→ INSTRUCTIONS FOR THE TASK
Look through the material below and return every line that contains "netlist".

Start of DATA SUPPLIED

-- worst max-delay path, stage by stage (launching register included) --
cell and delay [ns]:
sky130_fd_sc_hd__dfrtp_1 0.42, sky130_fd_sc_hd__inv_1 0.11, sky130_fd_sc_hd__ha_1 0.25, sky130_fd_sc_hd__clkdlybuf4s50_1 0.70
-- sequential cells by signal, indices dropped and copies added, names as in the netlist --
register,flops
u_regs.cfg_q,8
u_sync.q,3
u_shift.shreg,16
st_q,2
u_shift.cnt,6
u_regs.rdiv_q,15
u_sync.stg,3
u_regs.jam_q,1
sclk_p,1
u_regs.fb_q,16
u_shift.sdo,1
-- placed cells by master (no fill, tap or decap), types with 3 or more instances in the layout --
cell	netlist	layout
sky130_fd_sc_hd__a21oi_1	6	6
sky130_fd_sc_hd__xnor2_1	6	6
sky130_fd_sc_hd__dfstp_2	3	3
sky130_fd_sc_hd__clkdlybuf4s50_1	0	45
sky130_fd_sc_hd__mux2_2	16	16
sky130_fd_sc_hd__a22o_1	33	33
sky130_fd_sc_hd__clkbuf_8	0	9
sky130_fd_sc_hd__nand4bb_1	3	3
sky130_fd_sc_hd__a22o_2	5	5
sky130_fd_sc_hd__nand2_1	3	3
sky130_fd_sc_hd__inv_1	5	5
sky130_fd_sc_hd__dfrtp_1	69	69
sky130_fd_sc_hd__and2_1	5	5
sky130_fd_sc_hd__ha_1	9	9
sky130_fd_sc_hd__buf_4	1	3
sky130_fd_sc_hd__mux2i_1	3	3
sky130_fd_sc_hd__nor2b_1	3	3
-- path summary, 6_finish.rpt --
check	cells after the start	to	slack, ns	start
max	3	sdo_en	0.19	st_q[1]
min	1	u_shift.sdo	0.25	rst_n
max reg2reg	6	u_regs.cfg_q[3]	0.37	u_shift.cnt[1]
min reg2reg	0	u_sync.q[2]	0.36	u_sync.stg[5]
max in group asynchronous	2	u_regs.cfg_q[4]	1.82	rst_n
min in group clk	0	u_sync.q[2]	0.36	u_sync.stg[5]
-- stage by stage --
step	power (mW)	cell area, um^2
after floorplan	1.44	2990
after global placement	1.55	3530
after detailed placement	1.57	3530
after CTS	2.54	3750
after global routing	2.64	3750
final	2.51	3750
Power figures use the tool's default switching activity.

End of DATA SUPPLIED

→ OUTPUT OF THE TASK
-- sequential cells by signal, indices dropped and copies added, names as in the netlist --
cell	netlist	layout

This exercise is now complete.